11/06/2025 | News release | Distributed by Public on 11/06/2025 15:50
From speech to social and fine motor skills, children's developmental milestones unfurl uniquely.
"Every child is different," said Julia Anglen Bauer, a UIC professor of epidemiology and biostatistics. "As a mother of a 3- and 5-year-old, I see how unique children's developmental paths can be. As a researcher, it's important to understand variance among children so we can provide the best possible support."
Bauer and her team used artificial intelligence to organize developmental data from preschoolers in the New Hampshire Birth Cohort Study, an extensive, long-running study of families in rural communities. Their findings, published in the journal BMJ Public Health, show that even in a healthy population, children can be grouped into distinct developmental profiles spanning cognition, motor skills, social functioning and behavior.
Most existing research on child development focuses on atypical development (e.g., children born preterm or exposed to illicit drugs during pregnancy), leaving more typical variations understudied. Especially overlooked are the roughly 12 million children living in rural U.S. communities, Bauer said, despite this population's reduced access to health care and fewer economic opportunities compared with city-dwelling children.

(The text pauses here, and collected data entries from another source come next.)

<file path="src/rtl/ins_burst_responder.sv">
// Instruction-cache burst-read responder: one backend read per word, in-order returns, finish pulse.
// Optional request alignment check enabled by defining INS_BURST_ALIGN_CHK_EN.
module ins_burst_responder #(
    parameter int DDR_ADDR_WIDTH = 28,
    parameter int ISA_WIDTH      = 30,
    parameter int LEN_WIDTH      = 8,
    parameter int ADDR_STEP      = 8
) (
    input  logic                      clk,
    input  logic                      rst_n,
    input  logic                      rd_burst_req,
    input  logic [DDR_ADDR_WIDTH-1:0] rd_burst_addr,
    input  logic [LEN_WIDTH-1:0]      rd_burst_len,
    output logic                      rd_burst_ready,
    output logic                      rd_burst_data_valid,
    output logic [ISA_WIDTH-1:0]      rd_burst_data,
    output logic                      rd_burst_finish,
    output logic                      mem_rd_en,
    output logic [DDR_ADDR_WIDTH-1:0] mem_rd_addr,
    input  logic                      mem_rd_ready,
    input  logic                      mem_rd_valid,
    input  logic [ISA_WIDTH-1:0]      mem_rd_data,
    output logic                      rd_burst_err
);

    typedef enum logic [1:0] {S_IDLE, S_ISSUE, S_DRAIN, S_DONE} state_t;

    state_t                    state_q, state_d;
    logic [DDR_ADDR_WIDTH-1:0] addr_q, addr_d;
    logic [LEN_WIDTH-1:0]      len_q, len_d;
    logic [LEN_WIDTH-1:0]      cmd_cnt_q, cmd_cnt_d;
    logic [LEN_WIDTH-1:0]      ret_cnt_q, ret_cnt_d;
    logic [ISA_WIDTH-1:0]      data_q, data_d;
    logic                      vld_q, vld_d;
    logic                      err_q, err_d;
    logic                      misalign;
    logic                      cmd_fire;
    logic                      ret_fire;

`ifdef INS_BURST_ALIGN_CHK_EN
    assign misalign = |rd_burst_addr[2:0];
`else
    assign misalign = 1'b0;
`endif

    assign cmd_fire = (state_q == S_ISSUE) && mem_rd_ready;
    // Returns only count while a burst is open; extras beyond len are dropped.
    assign ret_fire = mem_rd_valid && ((state_q == S_ISSUE) || (state_q == S_DRAIN))
                      && (ret_cnt_q != len_q);

    always_ff @(posedge clk or negedge rst_n) begin
        if (!rst_n) begin
            state_q   <= S_IDLE;
            addr_q    <= '0;
            len_q     <= '0;
            cmd_cnt_q <= '0;
            ret_cnt_q <= '0;
            data_q    <= '0;
            vld_q     <= 1'b0;
            err_q     <= 1'b0;
        end else begin
            state_q   <= state_d;
            addr_q    <= addr_d;
            len_q     <= len_d;
            cmd_cnt_q <= cmd_cnt_d;
            ret_cnt_q <= ret_cnt_d;
            data_q    <= data_d;
            vld_q     <= vld_d;
            err_q     <= err_d;
        end
    end

    always_comb begin
        state_d   = state_q;
        addr_d    = addr_q;
        len_d     = len_q;
        cmd_cnt_d = cmd_cnt_q;
        ret_cnt_d = ret_cnt_q;
        err_d     = 1'b0;
        vld_d     = ret_fire;
        data_d    = ret_fire ? mem_rd_data : data_q;
        if (ret_fire) begin
            ret_cnt_d = ret_cnt_q + 1'b1;
        end
        case (state_q)
            S_IDLE: begin
                if (rd_burst_req) begin
                    if (misalign) begin
                        err_d = 1'b1;
                    end else if (rd_burst_len == '0) begin
                        state_d = S_DONE;
                    end else begin
                        addr_d    = rd_burst_addr;
                        len_d     = rd_burst_len;
                        cmd_cnt_d = '0;
                        ret_cnt_d = '0;
                        state_d   = S_ISSUE;
                    end
                end
            end
            S_ISSUE: begin
                // addr_q always holds base + cmd_cnt*ADDR_STEP, wrapping naturally.
                if (cmd_fire) begin
                    cmd_cnt_d = cmd_cnt_q + 1'b1;
                    addr_d    = addr_q + DDR_ADDR_WIDTH'(ADDR_STEP);
                    if (cmd_cnt_d == len_q) begin
                        state_d = S_DRAIN;
                    end
                end
            end
            S_DRAIN: begin
                if (ret_cnt_q == len_q) begin
                    state_d = S_DONE;
                end
            end
            S_DONE:  state_d = S_IDLE;
            default: state_d = S_IDLE;
        endcase
    end

    always_comb begin
        rd_burst_ready  = (state_q == S_IDLE);
        mem_rd_en       = (state_q == S_ISSUE);
        mem_rd_addr     = (state_q == S_ISSUE) ? addr_q : '0;
        rd_burst_finish = (state_q == S_DONE);
    end

    assign rd_burst_data_valid = vld_q;
    assign rd_burst_data       = data_q;
    assign rd_burst_err        = err_q;

endmodule
</file>
<file path="config.mk">
export PLATFORM = sky130hd
export DESIGN_NAME = ins_burst_responder
export DESIGN_NICKNAME = d
export VERILOG_FILES = /design/src/rtl/ins_burst_responder.sv
export SDC_FILE = /design/constraint.sdc
export NUM_CORES = 1
export LEC_CHECK = 0
export CAP_MARGIN = 20
export CORE_MARGIN = 4
export CORE_UTILIZATION = 40
export CTS_CLUSTER_DIAMETER = 30
export DETAILED_ROUTE_END_ITERATION = 6
export PLACE_DENSITY = 0.69
export RECOVER_POWER = 50
export SYNTH_ARGS = -nofsm -noshare
export SYNTH_HDL_FRONTEND = slang
export SYNTH_SLANG_ARGS = --single-unit
</file>
<file path="constraint.sdc">
create_clock -name clk -period 6.1 [get_ports clk]
set_input_delay 0.61 -clock clk [delete_from_list [all_inputs] [get_ports clk]]
set_output_delay 0.61 -clock clk [all_outputs]
set_load 0.02 [all_outputs]
</file>
# Word level (Yosys, flattened, before mapping)
# Index checks and enable logic that the tools add are counted.
# totals
inputBits	71
ram_bits	0
latchBits	0
output_inout_bits	63
romBits	0
word_cells	51
ff_bits	85
mem_count	0
# op_classes
n_reduce_logical	10
n_mux	19
n_div	0
shift	0
eq_ne	11
addsub	3
mul	0
bitwise_logic	1
n_lt_le_gt_ge	0
# op_table
cell	count
2-to-1 mux 28 bit	4
2-to-1 mux 8 bit	7
case mux 28 bit (2 select lines)	1
adder 28 x 4 -> 28 bit (second input constant)	1
adder 8 x 1 -> 8 bit (second input constant)	2
equality test 8 bit	2
case mux 8 bit (2 select lines)	1
2-to-1 mux 2 bit	5
logical NOT 8 bit	1
!= test 8 bit	1
case mux 2 bit (4 select lines)	1
AND reduction 4 bit	2
!= test 2 x 1 -> 1 bit (second input constant)	3
equality test 2 bit (second input constant)	2
!= test 2 bit (second input constant)	2
logical AND 1 bit	3
AND reduction 3 bit	1
equality test 2 x 1 -> 1 bit (second input constant)	1
logical NOT 2 bit	1
nonzero test 2 bit	1
logical OR 1 bit	1
NOT 1 bit	1

# Longest topological paths before layout
# Gate-level depths: netlist of the first run.
# logic_depth
ltp_word	8
depth_mapped	11
ltp_nobuf	8

# Worst setup path after synthesis of the first run
# Ideal clock, no wire load.
# synth_path
path_type	register to output
from	reg state_q[1]
to	out mem_rd_addr[22]
n_path_buf	3
required_ns	5.490
stages_incl_launch_ff	7
setup_slack_ns	3.587
t_arrival_ns	1.903
path_cell_list	dfrtp_1 -> inv_1 -> ha_1 -> clkbuf_1 -> buf_1 -> clkbuf_1 -> and2_1
# synth_between
elab_chain_cells	2
# synth_lines
element	line	text
start: declaration	28	state_t state_q, state_d;
start signal: assignment	62	state_q <= state_d;
equality test 2 x 1 -> 1 bit	--	
via mem_rd_en	18	output logic mem_rd_en,
2-to-1 mux 28 bit	124	mem_rd_addr = (state_q == S_ISSUE) ? addr_q : '0;
end: declaration	19	output logic [DDR_ADDR_WIDTH-1:0] mem_rd_addr,
# The timed path passes the listed nets, and every way through them passes these cells.

# Worst setup path after layout of the first run
# layout_path
from	reg state_q[1]
to	out mem_rd_addr[11]
# layout_between
elab_chain_cells	2
# layout_lines
element	line
equality test 2 x 1 -> 1 bit	124
2-to-1 mux 28 bit	124
# No other way between the ends.

==> impl_metrics.ini, run 1 <==
[route]
vias_per_cell = 5.42
drt_iter0_markers = 231
drc = 0
vias = 3850
drtAntennaViolNets = 0
wirelength_mm = 11.6
wl_per_cell_um = 16.3
firstDrtPassIters = 4

[clock_tree]
cts_tree = yes
hold_buffers = 0
ctsLongestPathBuffers = 2
ctsResizeCount = 0
htree_levels = 3
clock_latency_ns = 0.34
cts_sinks = 85
cts-root-buf = clkbuf_16
path_clk_slew_ns = 0.06
post_cts_buffers = 0
cts-buffers-inserted = 9

[logic_synthesis]
synth-edff-count = 0
synth-main-ff-cell = dfrtp_1
synth_area_um2 = 4500
ys_top_cells_by_area = dfrtp_1 (47%), mux2_2 (11%), xor2_1 (3.3%)
synthDominantAreaCellType = dfrtp_1
synth_most_common_cell = dfrtp_1
postSynthCellCount = 442
synth.avg_cell_area_um2 = 10.2
synth_top_area_share = 0.473
syn_nets = 520
synth_common_cells = dfrtp_1 (85), mux2_2 (42), nor2_1 (28)
synth.distinct_cells = 51
yosys_warnings = 0
ys_seq_elements = 85
yosysSeqAreaShare = 0.473
async_flop_share = 1.00

[worst_setup_path]
r2r-end = rd_burst_data[18]$_DFFE_PN0N_
worst-path-buf-inv = 4
critPathArrivalTime_ns = 2.73
cp-end-kind = primary output
critPathLaunchType = register
rrSetupSlack_ns = 3.18
path_cells = inv_1 -> ha_1 -> buf_4 -> inv_1 -> nor2_1 -> clkdlybuf4s50_1
critPathMaxFanout = 48
worstSetupPathType = register to primary output
cp_top_family = buffers and inverters
r2r_start = state_q[0]$_DFFE_PN0P_
crit_path_frequent_cell = inv_1
cp_data_required_time_ns = 5.49
max_stage_delay_ns = 0.62
crit_slowest_cell = clkdlybuf4s50_1
reg2regPathDepth = 6

[die]
io_pins = 134
start_util = 0.411
dieArea_um2 = 13000
core-area_um2 = 10900
rows = 38
die_y_um = 114
die_w_um = 114

[sta]
max_freq_mhz = 299
worstMarginPinSlew_ns = 1.91
tns_ns = 0
drv_slew = 50
holdWs_ns = 0.496
period_minus_slack_ns = 3.34
final.period_utilization = 0.548
setup_viol = 0
slew_headroom = -0.272
worst_slack_ns = 2.76
skew_ns = 0.00585
hold_viol_final = 0
grt_setup_unrepaired = false

[final_layout]
fin_nets = 643
fin_util = 0.573
antenna_cells = 0
fin_cells = 710
layout-area-overhead-vs-synth_pct = 39.3
stdcell_area_um2 = 6270
fillers = 986
drive_gt1_frac = 0.121
multiInputGateArea_um2 = 2220
seqCellArea_um2 = 2130

[placement]
port_buffers = 132
routabilityCongestion = 0.876
dp.cells = 692
dpl-instance-area_um2 = 5950
dp_hpwl_mm = 8.15
place_ws_ns = 2.65

[global_route]
grt_use_total = 0.181
grt_first_pass_wirelength_mm = 19.1
grt_pass1_vias = 3903
grt_start_max_net_pins = 86
grt_antenna_before_repair = 0
gr-total-overflow = 0

[pwr]
p_per_area_nw_per_um2 = 526
power.leakage_nw = 2.55
peakVddDrop_uv = 272
power_mw = 3.30

[min_path]
worst_hold_startpoint = addr_q[1]$_DFFE_PN0P_
whs_endpoint = addr_q[1]$_DFFE_PN0P_
hold_depth = 1
hold_path.class = register to register

[status]
status = finished, violations left
violations = max-capacitance violations, max-slew violations

[flow_run]
maxCapViolations = 2
## worst max path at each step
| stage | depth (start not counted) | from | endpoint | slack, ns |
|---|---|---|---|---|
| after floorplan | 6 | state_q[1]$_DFFE_PN0P_ | mem_rd_addr[22] | 3.59 |
| after global placement | 7 | rd_burst_len[5] | addr_q[6]$_DFFE_PN0P_ | 2.72 |
| after detailed placement | 7 | rd_burst_len[5] | addr_q[6]$_DFFE_PN0P_ | 2.65 |
| after CTS | 6 | state_q[1]$_DFFE_PN0P_ | mem_rd_addr[27] | 2.74 |
| after global routing | 6 | state_q[1]$_DFFE_PN0P_ | mem_rd_addr[24] | 2.58 |
| final | 6 | state_q[1]$_DFFE_PN0P_ | mem_rd_addr[11] | 2.76 |
## placed cells by master (no fill, tap or decap), types with 3 or more instances in the layout
| cell type | instances |
|---|---|
| a31oi_1 | 9 |
| clkbuf_1 | 3 |
| xor2_1 | 17 |
| o21ai_0 | 23 |
| clkbuf_16 | 9 |
| and3_1 | 10 |
| inv_1 | 12 |
| o22ai_1 | 18 |
| nor2_1 | 28 |
| ha_1 | 7 |
| mux2i_1 | 4 |
| dfrtp_1 | 85 |
| nand3_1 | 14 |
| o31ai_1 | 6 |
| nand2_1 | 25 |
| clkinv_4 | 3 |
| a2bb2oi_1 | 3 |
| or4_1 | 3 |
| clkdlybuf4s50_1 | 101 |
| nand4_1 | 9 |
| a32oi_1 | 3 |
| nor4_1 | 6 |
| buf_16 | 3 |
| a22o_1 | 4 |
| nor3_1 | 5 |
| and2_1 | 23 |
| dlygate4sd3_1 | 30 |
| a21oi_1 | 24 |
| mux2_2 | 42 |
| buf_4 | 3 |
| xnor2_1 | 7 |
## where the power goes
group	internal, mW	total [mW]	switching (mW)	leakage [nW]
clock	0.289	0.514	0.224	0.133
combinational	0.832	1.74	0.904	1.39
sequential	0.820	1.05	0.228	1.03
total	1.94	3.30	1.36	2.55
## logic make-up (layout without fill, tap and decap cells)
group,count (synthesis),after routing,share of synthesized area
AO/OA/AOI/OAI,106,106,0.149
buffers and inverters,38,166,0.0345
flip-flops,85,85,0.473
other,1,1,0.000833
XOR/XNOR,24,24,0.0467
adder cells (fa/ha/maj),7,7,0.0195
AND/OR/NAND/NOR,135,135,0.162
multiplexers,46,46,0.114
## final cells by class
class / count / area share
Clock buffer: 12 / 0.0393
Inverter: 12 / 0.00718
Sequential cell: 85 / 0.339
Tap cell: 140 / 0.0279
Multi-Input combinational cell: 319 / 0.354
Timing Repair Buffer: 138 / 0.227
Clock inverter: 4 / 0.00539
## sequential cells by signal, summed over array words and instances (netlist names)
register / count
ret_cnt_q: 8
state_q: 2
addr_q: 28
cmd_cnt_q: 8
rd_burst_data: 30
rd_burst_data_valid: 1
len_q: 8
## worst reg2reg max path: cells and delay by family (launching register included)
family                     cells  cell delay (ns)
AOI/OAI and AO/OA              1             1.37
adders and majority gates      1             0.30
buffers and inverters          2             0.33
DFF                            1             0.37
muxes                          1             0.36
and+or+nand+nor                1             0.05
## metal layers
metal / GRT usage / up-vias / share of wire
met5: 0 / - / 0
met4: 0.0515 / 0 / 0.013
met3: 0.0751 / 13 / 0.094
met2: 0.283 / 153 / 0.46
met1: 0.231 / 1829 / 0.44
li1: - / 1855 / -
Note: power is estimated with default switching activity, not from simulation.
==> run 2, diff against run 1 <==
==> constraint.sdc (replaced) <==
create_clock -name clk -period 3.4 [get_ports clk]
set_input_delay 0.34 -clock clk [delete_from_list [all_inputs] [get_ports clk]]
set_output_delay 0.34 -clock clk [all_outputs]
set_load 0.02 [all_outputs]
==> impl_metrics.ini, run 2 (synthesis results as in run 1) <==
[final_layout]
final_cell_mix = clkdlybuf4s50_1 (100), dfrtp_1 (85), mux2_2 (42)
fin_cells = 712
fin_nets = 645
layout-area-overhead-vs-synth_pct = 40.2
largest_reg_flops = 30
drive_gt1_frac = 0.128
final_common_cell = clkdlybuf4s50_1
antenna_cells = 0

[die]
die_w_um = 114
die_y_um = 114
rows = 38
io_pins = 134
core-area_um2 = 10900
dieArea_um2 = 13000
start_util = 0.411

[worst_setup_path]
reg2regPathDepth = 7
rrSetupSlack_ns = 0.96
critPathLaunchType = register
cp_data_required_time_ns = 3.06
cp-end-kind = primary output
critPathMaxFanout = 45
worstSetupPathType = register to primary output
r2r-end = state_q[1]$_DFFE_PN0P_
r2r_start = cmd_cnt_q[0]$_DFFE_PN0P_
critPathArrivalTime_ns = 2.39

[min_path]
hold_path.class = register to register
hold_depth = 1
worst_hold_startpoint = rd_burst_data[16]$_DFFE_PN0N_
whs_endpoint = rd_burst_data[16]$_DFFE_PN0N_

[global_route]
gr-total-overflow = 0
grt_pass1_vias = 3854
grt_antenna_before_repair = 0
grt_first_pass_wirelength_mm = 18.7
grt_use_total = 0.179
grt_start_max_net_pins = 86

[route]
drtAntennaViolNets = 0
drt_iter0_markers = 181
drc = 0
wirelength_mm = 11.4
vias_per_cell = 5.40
firstDrtPassIters = 5
vias = 3845
wl_per_cell_um = 16.0

[pwr]
p_per_area_nw_per_um2 = 962
comb_power_share = 0.504
pwr-share-seq = 0.309
p_sw_frac = 0.399
power_mw = 6.06
power.leakage_nw = 2.57
intPower_mw = 3.65
clkPwrFrac = 0.187
peakVddDrop_uv = 477
switchingPower_mw = 2.42

[sta]
hold_viol_final = 0
worstMarginPinSlew_ns = 1.61
final.period_utilization = 0.803
period_minus_slack_ns = 2.73
grt_setup_unrepaired = false
setup_viol = 0
max_freq_mhz = 366
slew_headroom = -0.0712
skew_ns = 0.00679
drv_slew = 31
tns_ns = 0

[clock_tree]
cts-root-buf = clkbuf_16
post_cts_buffers = 0
clock_latency_ns = 0.33
path_clk_slew_ns = 0.06
cts_sinks = 85
cts-buffers-inserted = 9
ctsLongestPathBuffers = 2
htree_levels = 3
cts_tree = yes

[placement]
dp.cells = 694
routabilityCongestion = 0.862
port_buffers = 132
dp_hpwl_mm = 8.24

[status]
status = finished, violations left
violations = max-capacitance violations, max-slew violations

[flow_run]
maxCapViolations = 1
run 2: changes by cell type in the layout (fill, tap and decap cells not counted), moves of 2 or more:
cell,delta
clkbuf_1,-2
buf_4,+3
dlygate4sd3_1,+2
buf_16,-3
clkinv_4,-3
bufinv_16,+3
run 2: routing by layer:
metal  wire, um  share of wire  track usage
met5          0              0            0
met4        235          0.021       0.0697
met3       1140           0.10       0.0682
met2       5260           0.46        0.273
met1       4790           0.42        0.231
run 2: stage by stage:
step	setup slack, ns	util	instance area, um^2	hold slack [ns]
6_report	0.671	0.577	6310	0.497
5_1_grt	0.294	0.577	6310	0.514
4_1_cts	0.677	0.576	6290	0.251
3_5_place_dp	0.637	0.544	5940	0.494
3_3_place_gp	0.734	0.544	5940	0.489
2_1_floorplan	1.14	-	4500	0.0444
run 2: final cells by class:
cell class | instances | area, um^2
flip-flops and latches | 85 | 2130
clock buffers | 10 | 239
well taps | 140 | 175
multi-input cells | 319 | 2230
repair buffers | 140 | 1380
fillers | 963 | 4630
clock inverters | 6 | 110
inverters | 12 | 45.0
run 2: worst max path at each step:
stage	startpoint	to	slack [ns]	depth (start not counted)
6_report	state_q[1]$_DFFE_PN0P_	mem_rd_addr[21]	0.67	5
3_5_place_dp	rd_burst_len[5]	addr_q[27]$_DFFE_PN0P_	0.64	7
2_1_floorplan	state_q[1]$_DFFE_PN0P_	cmd_cnt_q[4]$_DFFE_PN0P_	1.14	10
3_3_place_gp	rd_burst_len[5]	addr_q[0]$_DFFE_PN0P_	0.73	6
4_1_cts	state_q[1]$_DFFE_PN0P_	mem_rd_addr[21]	0.68	5
5_1_grt	rst_n	ret_cnt_q[0]$_DFF_PN0_	0.29	3
run 2: power groups by stage:
stage | registers [mW] | clock network (mW) | logic (mW)
finish | 1.88 | 1.13 | 3.05
global route | 1.95 | 1.21 | 3.34
CTS | 1.89 | 1.17 | 3.16
detailed placement | 1.90 | 0 | 3.15
global placement | 1.87 | 0 | 3.08
floorplan | 2.03 | 0 | 1.78
run 2: timing repair:
action | CTS | global route
resized for setup | 0 | 0
hold endpoints to repair | 0 | 29
hold buffers | 0 | 1
run 2: critical path: stages, from the launching register on:
cell and delay [ns]:
dfrtp_1 0.40, inv_1 0.11, ha_1 0.25, buf_4 0.40
and2_1 0.26, clkdlybuf4s50_1 0.62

Bauer's team analyzed more than 18,000 data points from 235 children, collected when the children were 3 and 5 years old. These included standardized cognitive and motor tests, parent-reported behavior and social responsiveness and measures of parent-child attachment. Then they used artificial intelligence to cluster the data into easy-to-visualize profiles.
Results revealed six distinct behavioral profiles: highest overall scores, worst overall scores, greatest behavioral/social improvement, slight improvement, average scores and highest adaptability. Several correlations emerged. For example, children with the lowest overall scores had lower maternal attachment and more relational frustration. Children with the best overall scores and highest adaptability, on the other hand, were likelier to be girls with mothers who had high IQs.
"Our study shows you don't have to put children into a diagnostic box to learn something important," Bauer said. "By describing subtle gradients in healthy kids, we can identify early risks and resilience factors that shape school readiness and lifelong health."
Bauer envisions broad applications for this method, from childhood health to chronic disease research.
"Artificial intelligence offers a new approach for understanding population health," she said. "Instead of sorting people into rigid categories, we can explore the full spectrum of variation and see how factors like environment, sex and family dynamics come together."
Bauer said collaboration between scientists and clinicians is crucial to turning data analysis into action. She hopes to apply AI to other complex data, like diseases, health and environmental exposures among different populations - her research specialty. Future studies will also include more diverse populations.